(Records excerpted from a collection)
**src/rtl/bcd_adder.sv**
```systemverilog
// bcd_adder: registered multi-digit packed-BCD adder with decimal carry, one-cycle latency.
// Define BCD_INPUT_CHECK_EN to add the registered in_error flag for non-BCD input digits.
module bcd_adder #(
  parameter int NUM_DIGITS = 2
) (
  input  logic                    clk,
  input  logic                    rst,
  input  logic                    in_valid,
  input  logic [4*NUM_DIGITS-1:0] a,
  input  logic [4*NUM_DIGITS-1:0] b,
  input  logic                    carry_in,
  output logic [4*NUM_DIGITS-1:0] sum,
  output logic                    carry,
`ifdef BCD_INPUT_CHECK_EN
  output logic                    in_error,
`endif
  output logic                    out_valid
);
  localparam int W = 4 * NUM_DIGITS;
  logic [W-1:0] sum_d, sum_q, res;
  logic carry_d, carry_q, res_c, out_valid_d, out_valid_q;
  always_comb begin
    logic [4:0] t;
    logic c;
    c = carry_in;
    t = '0;
    res = '0;
    for (int i = 0; i < NUM_DIGITS; i++) begin
      t = {1'b0, a[4*i+:4]} + {1'b0, b[4*i+:4]} + {4'b0, c};
      c = t > 5'd9;
      res[4*i+:4] = c ? t[3:0] + 4'd6 : t[3:0];
    end
    res_c = c;
    sum_d = in_valid ? res : sum_q;
    carry_d = in_valid ? res_c : carry_q;
    out_valid_d = in_valid;
  end
  always_ff @(posedge clk or posedge rst) begin
    if (rst) begin
      sum_q <= '0;
      carry_q <= 1'b0;
      out_valid_q <= 1'b0;
    end else begin
      sum_q <= sum_d;
      carry_q <= carry_d;
      out_valid_q <= out_valid_d;
    end
  end
  assign sum = sum_q;
  assign carry = carry_q;
  assign out_valid = out_valid_q;
`ifdef BCD_INPUT_CHECK_EN
  logic in_error_d, in_error_q, bad;
  always_comb begin
    bad = 1'b0;
    for (int i = 0; i < NUM_DIGITS; i++)
      bad = bad | (a[4*i+:4] > 4'd9) | (b[4*i+:4] > 4'd9);
    in_error_d = in_valid ? bad : in_error_q;
  end
  always_ff @(posedge clk or posedge rst) begin
    if (rst) in_error_q <= 1'b0;
    else in_error_q <= in_error_d;
  end
  assign in_error = in_error_q;
`endif
endmodule

```
**config.mk**
```make
export PLATFORM = sky130hd
export DESIGN_NAME = bcd_adder
export DESIGN_NICKNAME = d
export VERILOG_FILES = /design/src/rtl/bcd_adder.sv
export SDC_FILE = /design/constraint.sdc
export NUM_CORES = 1
export LEC_CHECK = 0
export BUFFER_PORTS_ARGS = -buffer_cell sky130_fd_sc_hd__buf_2
export CAP_MARGIN = 5
export CORE_MARGIN = 2
export CORE_UTILIZATION = 40
export CTS_CLUSTER_SIZE = 12
export DETAILED_ROUTE_END_ITERATION = 10
export PLACE_DENSITY = 0.79
export REMOVE_ABC_BUFFERS = 1
export SLEW_MARGIN = 25
export SYNTH_ARGS = -nofsm -noshare
export SYNTH_HDL_FRONTEND = slang
export SYNTH_SLANG_ARGS = --single-unit
```
**constraint.sdc**
```tcl
create_clock -name clk -period 0.8 [get_ports clk]
set_input_delay 0.04 -clock clk [delete_from_list [all_inputs] [get_ports clk]]
set_output_delay 0.04 -clock clk [all_outputs]
set_load 0.01 [all_outputs]
```
After elaboration in Yosys (flattened, before gate mapping)
Cells that the tools add are included.

storage, ports and cells
  output and inout port bits = 10
  register bits = 10

cells by class
  multiplexer cells = 2
  magnitude comparators = 2
  add/subtract/negate cells = 6

operator list
  operator                                             count
  adder 4 x 4 -> 5 bit                                 2
  adder 5 x 1 -> 5 bit                                 2
  > comparator 5 x 4 -> 1 bit (second input constant)  2
  adder 4 x 3 -> 4 bit (second input constant)         2
  two-way mux 4 bit                                    2

Depth between registers and ports, before layout
Gate-level depths: netlist of the first run.

  depth after elaboration = 6
  mapped depth = 18
  gate-level depth less buffers = 18

Least setup slack after synthesis of the first run
No wires, ideal clock.

  kind = input to register
  from = input a[0]
  to = register sum_q[5], in the netlist sum[5]
  arrival time = 3.927 ns
  library setup time = 0.125 ns
  stages = 18
  required time = 0.675 ns
  slack = -3.251 ns
  path buffers = 0
  path through = fa_1 > fa_1 > xnor2_1 > ha_1 > nand2_1 > a32oi_1 > and3_4 > and2b_2 > fa_1 > inv_1 > fa_1 > xor2_1 > inv_1 > ha_1 > and2_1 > o41a_1 > xnor2_1 > mux2_2

on the way
  longest elaborated chain between the ends = 6
  elaborated cells on any way between the ends = 7
  classes of those cells = add/sub (4); order compare (2); mux (1)

RTL lines
  item                                                                        RTL line  source
  start: declaration                                                          9         input logic [4*NUM_DIGITS-1:0] a,
  adder 4 x 4 -> 5 bit *                                                      29        t = {1'b0, a[4*i+:4]} + {1'b0, b[4*i+:4]} + {4'b0, c};
  adder 5 x 1 -> 5 bit *                                                      29
  > comparator 5 x 4 -> 1 bit *                                               30        c = t > 5'd9;
  adder 5 x 1 -> 5 bit *                                                      29
  adder 4 x 3 -> 4 bit / > comparator 5 x 4 -> 1 bit (equally long branches)  31, 30
  two-way mux 4 bit *                                                         31        res[4*i+:4] = c ? t[3:0] + 4'd6 : t[3:0];
  end signal: assignment                                                      44        sum_q <= sum_d;
  end: declaration                                                            20        logic [W-1:0] sum_d, sum_q, res;

Every way passes the cells marked *; elsewhere a longest branch is shown, timed or not.
A chain may end at the register's enable or synchronous reset.

Final worst setup path of the first run
Same ends and word-level chain as after synthesis.

==> results of run 1 <==
-- area by class of cell --
class / count / area, um2 / share of cell area, %
Tap cell: 27 / 33.8 / 2.35
Inverter: 8 / 30.0 / 2.09
Multi-Input combinational cell: 64 / 631 / 43.9
Clock buffer: 4 / 36.3 / 2.53
Sequential cell: 10 / 250 / 17.4
Timing Repair Buffer: 66 / 455 / 31.7
-- cell usage in the layout, fill, tap and decap left out, types with 2 or more instances in the layout --
cell and count:
ha_1 6, a21oi_2 2, a21oi_1 5, inv_1 5
nand2_1 3, and3_1 2, o311ai_1 2, clkbuf_4 3
ha_4 2, a21o_1 3, mux2_4 2, inv_2 3
nor2_1 6, a31oi_1 2, fa_2 4, dfrtp_1 10
buf_6 6, buf_2 26, buf_4 33
-- critical path, delay by kind of cell --
kind | cells | cell delay [ns]
AND/OR/NAND/NOR | 3 | 0.57
XOR/XNOR | 3 | 0.50
AO/OA/AOI/OAI | 2 | 0.55
buffers and inverters | 4 | 0.40
multiplexers | 1 | 0.26
adder cells (fa/ha/maj) | 6 | 1.67
-- cells by family after synthesis --
family                   Yosys count
AO/OA/AOI/OAI                     24
XOR/XNOR                           3
adder cells (fa/ha/maj)           13
buffers and inverters              9
multiplexers                       3
flip-flops                        10
AND/OR/NAND/NOR                   21
-- registers in the layout, summed over array words and instances, names as in the netlist --
signal	cells
sum	8
out_valid	1
carry	1
-- power by group --
group	switching (mW)	internal, mW	total, mW
registers	0.0821	0.647	0.729
clock network	0.182	0.276	0.458
logic	0.795	1.06	1.85
-- timing repair --
item,CTS,global route
hold buffers,1,0
buffers inserted,15,5
endpoints found under the hold margin,10,0
gates resized for setup,25,11
setup endpoints to repair,18,19
pin swaps,16,19
-- layer usage --
metal / wire, um / global-route usage, % / vias to the layer above
li1: - / - / 437
met5: 0 / 0 / -
met1: 1100 / 27.8 / 435
met2: 1460 / 47.5 / 34
met3: 113 / 2.12 / 2
met4: 17 / 8.33 / 0
-- worst paths after layout --
kind / startpoint / endpoint / slack (ns) / depth (start not counted)
min reg2reg: sum[0] / sum[0] / 0.52 / 1
min: in_valid / out_valid / 0.07 / 2
max in group asynchronous: rst / carry / 0.22 / 3
min in group asynchronous: rst / sum[6] / 0.30 / 3
max reg2reg: sum[6] / sum[6] / 0 / 3
max: a[0] / sum[5] / -3.05 / 19
<file path="src/rtl/o_accum.sv">
// o_accum -- row accumulator for a streaming attention output stage.
//
// Each accepted beat replaces the accumulator with the saturated
// element-wise sum of two upstream vectors. Upstream has already folded the
// previous accumulator (rescaled) into exp_o_in. After N_KEYS beats the
// finished row is presented on o_out/vld_out and held until downstream takes
// it. Then the accumulator and beat count clear for the next row.
//
// Ports
//   clk             : clock, rising edge
//   rst             : asynchronous active-high reset
//   vld_in          : upstream beat valid
//   rdy_out         : ready to accept a beat (low while draining or flushing)
//   exp_o_in        : rescaled previous accumulator, VEC_LEN x ELEM_W packed
//   exp_v_in        : scaled value vector, packed the same way
//   flush           : synchronous abort of the row being accumulated
//   o_star_prev_out : current accumulator, fed back upstream
//   key_idx         : beats accepted in the current row
//   vld_out         : finished row valid
//   rdy_in          : downstream ready
//   o_out           : finished row vector
module o_accum #(
  parameter int VEC_LEN = 16,
  parameter int ELEM_W  = 16,
  parameter int N_KEYS  = 64,
  localparam int KEY_W  = $clog2(N_KEYS + 1),
  localparam int VW     = VEC_LEN * ELEM_W
) (
  input  logic              clk,
  input  logic              rst,
  input  logic              vld_in,
  output logic              rdy_out,
  input  logic [VW-1:0]     exp_o_in,
  input  logic [VW-1:0]     exp_v_in,
  input  logic              flush,
  output logic [VW-1:0]     o_star_prev_out,
  output logic [KEY_W-1:0]  key_idx,
  output logic              vld_out,
  input  logic              rdy_in,
  output logic [VW-1:0]     o_out
);

  typedef enum logic [0:0] {
    ACCUM = 1'b0,
    DRAIN = 1'b1
  } state_t;

  localparam logic [KEY_W-1:0] KEY_ZERO = KEY_W'(0);
  localparam logic [KEY_W-1:0] KEY_ONE  = KEY_W'(1);
  localparam logic [KEY_W-1:0] KEY_LAST = KEY_W'(N_KEYS - 1);

  // Signed add at one extra bit, clamped to the element range.
  function automatic logic [ELEM_W-1:0] sat_add(input logic [ELEM_W-1:0] a,
                                                input logic [ELEM_W-1:0] b);
    logic [ELEM_W:0] s;
    s = {a[ELEM_W-1], a} + {b[ELEM_W-1], b};
    // The two top bits differ only when the true sum left the element range.
    if (s[ELEM_W] != s[ELEM_W-1]) begin
      if (s[ELEM_W]) begin
        sat_add = {1'b1, {(ELEM_W-1){1'b0}}};
      end else begin
        sat_add = {1'b0, {(ELEM_W-1){1'b1}}};
      end
    end else begin
      sat_add = s[ELEM_W-1:0];
    end
  endfunction

  state_t             state_r, state_s;
  logic [VW-1:0]      acc_r, acc_s;
  logic [KEY_W-1:0]   key_r, key_s;
  logic [VW-1:0]      out_r, out_s;
  logic [VW-1:0]      sum_s;
  logic               rdy_s;

  // Saturated element-wise sum of the two incoming vectors.
  always_comb begin
    sum_s = {VW{1'b0}};
    for (int i = 0; i < VEC_LEN; i++) begin
      sum_s[i*ELEM_W +: ELEM_W] = sat_add(exp_o_in[i*ELEM_W +: ELEM_W],
                                          exp_v_in[i*ELEM_W +: ELEM_W]);
    end
  end

  // Next-state, accumulator, beat count and ready decisions.
  always_comb begin
    state_s = state_r;
    acc_s   = acc_r;
    key_s   = key_r;
    out_s   = out_r;
    rdy_s   = 1'b0;
    case (state_r)
      ACCUM: begin
        rdy_s = !flush;
        if (flush) begin
          // Flush wins over a simultaneous beat.
          acc_s = {VW{1'b0}};
          key_s = KEY_ZERO;
        end else if (vld_in) begin
          acc_s = sum_s;
          key_s = key_r + KEY_ONE;
          if (key_r == KEY_LAST) begin
            state_s = DRAIN;
            out_s   = sum_s;
          end else begin
            state_s = ACCUM;
          end
        end else begin
          state_s = ACCUM;
        end
      end
      DRAIN: begin
        // flush is ignored here so a completed row is always delivered.
        if (rdy_in) begin
          state_s = ACCUM;
          acc_s   = {VW{1'b0}};
          key_s   = KEY_ZERO;
        end else begin
          state_s = DRAIN;
        end
      end
      default: begin
        state_s = ACCUM;
        acc_s   = {VW{1'b0}};
        key_s   = KEY_ZERO;
      end
    endcase
  end

  // State, accumulator, beat count and output row registers.
  always_ff @(posedge clk or posedge rst) begin
    if (rst) begin
      state_r <= ACCUM;
      acc_r   <= {VW{1'b0}};
      key_r   <= KEY_ZERO;
      out_r   <= {VW{1'b0}};
    end else begin
      state_r <= state_s;
      acc_r   <= acc_s;
      key_r   <= key_s;
      out_r   <= out_s;
    end
  end

  assign rdy_out         = rdy_s;
  assign vld_out         = (state_r == DRAIN);
  assign o_star_prev_out = acc_r;
  assign key_idx         = key_r;
  assign o_out           = out_r;

endmodule

</file>
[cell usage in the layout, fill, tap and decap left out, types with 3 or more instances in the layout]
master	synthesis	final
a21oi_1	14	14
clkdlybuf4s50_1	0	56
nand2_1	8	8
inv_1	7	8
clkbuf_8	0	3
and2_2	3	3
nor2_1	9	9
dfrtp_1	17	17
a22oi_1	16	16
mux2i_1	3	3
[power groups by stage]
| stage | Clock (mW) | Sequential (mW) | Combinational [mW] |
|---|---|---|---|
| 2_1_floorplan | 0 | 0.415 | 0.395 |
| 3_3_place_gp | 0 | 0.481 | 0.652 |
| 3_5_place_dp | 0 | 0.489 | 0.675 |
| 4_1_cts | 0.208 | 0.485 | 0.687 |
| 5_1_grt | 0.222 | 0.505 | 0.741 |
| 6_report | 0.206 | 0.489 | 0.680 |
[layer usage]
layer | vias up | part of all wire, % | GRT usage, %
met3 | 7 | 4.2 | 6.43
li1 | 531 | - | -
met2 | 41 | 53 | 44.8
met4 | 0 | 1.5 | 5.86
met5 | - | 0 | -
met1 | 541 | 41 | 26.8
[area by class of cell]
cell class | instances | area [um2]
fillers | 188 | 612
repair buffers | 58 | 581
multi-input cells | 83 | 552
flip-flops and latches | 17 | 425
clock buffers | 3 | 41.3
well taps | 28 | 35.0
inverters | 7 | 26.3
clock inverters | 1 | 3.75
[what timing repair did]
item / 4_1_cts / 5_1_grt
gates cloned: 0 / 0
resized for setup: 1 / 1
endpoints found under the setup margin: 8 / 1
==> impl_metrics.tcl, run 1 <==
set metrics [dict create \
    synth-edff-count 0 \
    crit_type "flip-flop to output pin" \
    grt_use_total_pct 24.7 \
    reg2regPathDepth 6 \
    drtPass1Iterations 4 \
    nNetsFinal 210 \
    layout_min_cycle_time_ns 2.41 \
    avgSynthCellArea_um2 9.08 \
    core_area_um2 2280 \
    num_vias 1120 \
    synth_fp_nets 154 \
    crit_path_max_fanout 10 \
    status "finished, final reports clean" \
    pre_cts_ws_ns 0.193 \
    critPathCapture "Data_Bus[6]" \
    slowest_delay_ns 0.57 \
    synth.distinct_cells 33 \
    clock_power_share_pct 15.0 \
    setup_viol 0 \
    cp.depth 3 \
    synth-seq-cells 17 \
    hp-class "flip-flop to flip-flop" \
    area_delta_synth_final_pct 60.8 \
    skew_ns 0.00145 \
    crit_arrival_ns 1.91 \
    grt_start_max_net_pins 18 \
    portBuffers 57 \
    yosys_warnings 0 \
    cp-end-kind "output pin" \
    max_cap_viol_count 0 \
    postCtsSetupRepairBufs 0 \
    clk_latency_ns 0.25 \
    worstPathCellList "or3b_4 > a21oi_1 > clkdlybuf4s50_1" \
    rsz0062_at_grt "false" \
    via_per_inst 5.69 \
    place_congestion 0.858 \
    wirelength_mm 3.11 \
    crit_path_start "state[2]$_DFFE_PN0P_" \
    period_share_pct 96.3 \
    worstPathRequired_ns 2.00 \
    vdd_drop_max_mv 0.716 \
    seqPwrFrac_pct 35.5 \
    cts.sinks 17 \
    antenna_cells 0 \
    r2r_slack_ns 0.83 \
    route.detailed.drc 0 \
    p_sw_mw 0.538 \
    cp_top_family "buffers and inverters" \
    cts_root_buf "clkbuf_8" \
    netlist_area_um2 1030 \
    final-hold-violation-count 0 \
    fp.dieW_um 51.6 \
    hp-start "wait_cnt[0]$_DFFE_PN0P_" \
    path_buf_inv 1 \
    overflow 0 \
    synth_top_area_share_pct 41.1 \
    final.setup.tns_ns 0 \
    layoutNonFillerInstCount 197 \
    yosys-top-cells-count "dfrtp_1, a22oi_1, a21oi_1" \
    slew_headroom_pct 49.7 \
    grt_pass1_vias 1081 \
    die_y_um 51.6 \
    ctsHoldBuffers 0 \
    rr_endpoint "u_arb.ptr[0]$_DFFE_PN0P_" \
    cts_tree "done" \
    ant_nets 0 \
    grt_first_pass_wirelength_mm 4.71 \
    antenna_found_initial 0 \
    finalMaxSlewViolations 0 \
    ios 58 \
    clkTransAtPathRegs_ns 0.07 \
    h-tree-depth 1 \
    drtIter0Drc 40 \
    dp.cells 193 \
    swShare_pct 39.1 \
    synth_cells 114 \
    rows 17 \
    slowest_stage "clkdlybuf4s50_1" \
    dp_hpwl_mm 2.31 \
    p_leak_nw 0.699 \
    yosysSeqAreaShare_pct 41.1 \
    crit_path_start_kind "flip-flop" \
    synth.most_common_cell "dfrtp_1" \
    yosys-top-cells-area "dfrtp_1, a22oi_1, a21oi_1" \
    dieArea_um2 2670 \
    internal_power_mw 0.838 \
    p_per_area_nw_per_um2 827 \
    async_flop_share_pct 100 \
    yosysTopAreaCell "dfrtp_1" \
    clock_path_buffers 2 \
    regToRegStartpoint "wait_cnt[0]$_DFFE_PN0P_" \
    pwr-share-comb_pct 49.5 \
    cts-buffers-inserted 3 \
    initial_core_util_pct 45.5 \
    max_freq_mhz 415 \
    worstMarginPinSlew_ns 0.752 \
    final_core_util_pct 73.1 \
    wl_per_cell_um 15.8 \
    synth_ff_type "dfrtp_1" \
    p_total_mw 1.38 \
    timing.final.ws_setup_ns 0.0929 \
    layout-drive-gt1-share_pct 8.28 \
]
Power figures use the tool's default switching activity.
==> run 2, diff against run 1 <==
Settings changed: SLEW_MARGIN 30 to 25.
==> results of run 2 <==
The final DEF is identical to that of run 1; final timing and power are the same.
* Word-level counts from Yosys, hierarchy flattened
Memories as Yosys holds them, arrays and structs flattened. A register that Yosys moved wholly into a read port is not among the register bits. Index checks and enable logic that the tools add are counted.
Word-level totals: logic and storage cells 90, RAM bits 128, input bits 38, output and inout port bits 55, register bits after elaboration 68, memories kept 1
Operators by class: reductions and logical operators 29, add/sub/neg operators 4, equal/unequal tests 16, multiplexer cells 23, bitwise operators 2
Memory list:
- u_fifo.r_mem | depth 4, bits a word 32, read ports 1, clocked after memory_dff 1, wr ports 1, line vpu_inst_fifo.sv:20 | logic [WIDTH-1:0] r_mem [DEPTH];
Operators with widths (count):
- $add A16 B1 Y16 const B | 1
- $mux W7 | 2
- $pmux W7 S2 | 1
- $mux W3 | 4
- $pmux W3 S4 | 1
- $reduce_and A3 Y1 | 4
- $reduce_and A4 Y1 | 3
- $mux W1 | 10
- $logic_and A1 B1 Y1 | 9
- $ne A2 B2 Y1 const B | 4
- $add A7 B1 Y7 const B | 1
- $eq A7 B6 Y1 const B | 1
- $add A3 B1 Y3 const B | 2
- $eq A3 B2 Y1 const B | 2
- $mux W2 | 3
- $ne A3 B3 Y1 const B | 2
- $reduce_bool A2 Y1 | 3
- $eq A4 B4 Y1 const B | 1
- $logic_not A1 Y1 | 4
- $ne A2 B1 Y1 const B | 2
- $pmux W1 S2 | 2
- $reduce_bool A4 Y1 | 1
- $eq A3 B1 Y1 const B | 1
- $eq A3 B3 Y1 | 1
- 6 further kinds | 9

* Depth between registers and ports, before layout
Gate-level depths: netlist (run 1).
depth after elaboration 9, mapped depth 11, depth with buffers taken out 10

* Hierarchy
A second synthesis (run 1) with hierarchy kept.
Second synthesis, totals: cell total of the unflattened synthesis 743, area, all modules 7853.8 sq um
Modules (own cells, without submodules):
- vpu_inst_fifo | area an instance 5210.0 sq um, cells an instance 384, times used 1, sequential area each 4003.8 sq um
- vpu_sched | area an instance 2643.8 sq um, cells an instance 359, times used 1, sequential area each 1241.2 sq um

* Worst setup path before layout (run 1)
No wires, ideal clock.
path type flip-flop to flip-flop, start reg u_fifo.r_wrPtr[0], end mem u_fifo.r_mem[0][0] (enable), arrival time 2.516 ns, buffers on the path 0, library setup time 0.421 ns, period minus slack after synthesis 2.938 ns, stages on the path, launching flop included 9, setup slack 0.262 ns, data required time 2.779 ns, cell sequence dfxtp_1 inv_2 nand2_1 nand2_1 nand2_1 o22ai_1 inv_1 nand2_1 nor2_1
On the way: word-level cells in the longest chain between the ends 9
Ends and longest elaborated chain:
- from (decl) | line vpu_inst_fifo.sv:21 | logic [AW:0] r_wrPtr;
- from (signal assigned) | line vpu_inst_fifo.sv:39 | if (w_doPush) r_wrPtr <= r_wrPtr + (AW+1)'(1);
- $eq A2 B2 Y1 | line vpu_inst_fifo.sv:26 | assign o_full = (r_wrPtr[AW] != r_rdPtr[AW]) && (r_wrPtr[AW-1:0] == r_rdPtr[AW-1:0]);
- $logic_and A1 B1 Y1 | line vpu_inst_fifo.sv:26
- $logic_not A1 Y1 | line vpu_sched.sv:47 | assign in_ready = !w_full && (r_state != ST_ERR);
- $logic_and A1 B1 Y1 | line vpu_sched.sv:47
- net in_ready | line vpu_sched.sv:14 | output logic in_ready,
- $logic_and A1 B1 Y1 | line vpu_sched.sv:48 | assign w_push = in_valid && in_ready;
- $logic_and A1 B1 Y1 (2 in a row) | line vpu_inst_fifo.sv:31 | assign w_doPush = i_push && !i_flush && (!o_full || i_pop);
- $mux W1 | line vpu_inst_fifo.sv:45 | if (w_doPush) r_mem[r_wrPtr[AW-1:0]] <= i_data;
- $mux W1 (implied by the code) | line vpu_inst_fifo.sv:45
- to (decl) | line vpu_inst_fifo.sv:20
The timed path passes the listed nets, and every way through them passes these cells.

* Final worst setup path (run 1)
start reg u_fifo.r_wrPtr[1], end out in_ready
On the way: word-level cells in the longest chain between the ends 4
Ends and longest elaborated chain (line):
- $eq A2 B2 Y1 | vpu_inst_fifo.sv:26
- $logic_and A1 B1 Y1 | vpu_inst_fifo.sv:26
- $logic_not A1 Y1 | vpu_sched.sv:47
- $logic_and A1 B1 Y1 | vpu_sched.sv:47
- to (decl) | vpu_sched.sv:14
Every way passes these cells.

Task instructions. Copy the records above exactly, beginning at the line that contains "[cell usage in" and stopping after the line that contains "num_vias 1120 \".

Response box.
[cell usage in the layout, fill, tap and decap left out, types with 3 or more instances in the layout]
master	synthesis	final
a21oi_1	14	14
clkdlybuf4s50_1	0	56
nand2_1	8	8
inv_1	7	8
clkbuf_8	0	3
and2_2	3	3
nor2_1	9	9
dfrtp_1	17	17
a22oi_1	16	16
mux2i_1	3	3
[power groups by stage]
| stage | Clock (mW) | Sequential (mW) | Combinational [mW] |
|---|---|---|---|
| 2_1_floorplan | 0 | 0.415 | 0.395 |
| 3_3_place_gp | 0 | 0.481 | 0.652 |
| 3_5_place_dp | 0 | 0.489 | 0.675 |
| 4_1_cts | 0.208 | 0.485 | 0.687 |
| 5_1_grt | 0.222 | 0.505 | 0.741 |
| 6_report | 0.206 | 0.489 | 0.680 |
[layer usage]
layer | vias up | part of all wire, % | GRT usage, %
met3 | 7 | 4.2 | 6.43
li1 | 531 | - | -
met2 | 41 | 53 | 44.8
met4 | 0 | 1.5 | 5.86
met5 | - | 0 | -
met1 | 541 | 41 | 26.8
[area by class of cell]
cell class | instances | area [um2]
fillers | 188 | 612
repair buffers | 58 | 581
multi-input cells | 83 | 552
flip-flops and latches | 17 | 425
clock buffers | 3 | 41.3
well taps | 28 | 35.0
inverters | 7 | 26.3
clock inverters | 1 | 3.75
[what timing repair did]
item / 4_1_cts / 5_1_grt
gates cloned: 0 / 0
resized for setup: 1 / 1
endpoints found under the setup margin: 8 / 1
==> impl_metrics.tcl, run 1 <==
set metrics [dict create \
    synth-edff-count 0 \
    crit_type "flip-flop to output pin" \
    grt_use_total_pct 24.7 \
    reg2regPathDepth 6 \
    drtPass1Iterations 4 \
    nNetsFinal 210 \
    layout_min_cycle_time_ns 2.41 \
    avgSynthCellArea_um2 9.08 \
    core_area_um2 2280 \
    num_vias 1120 \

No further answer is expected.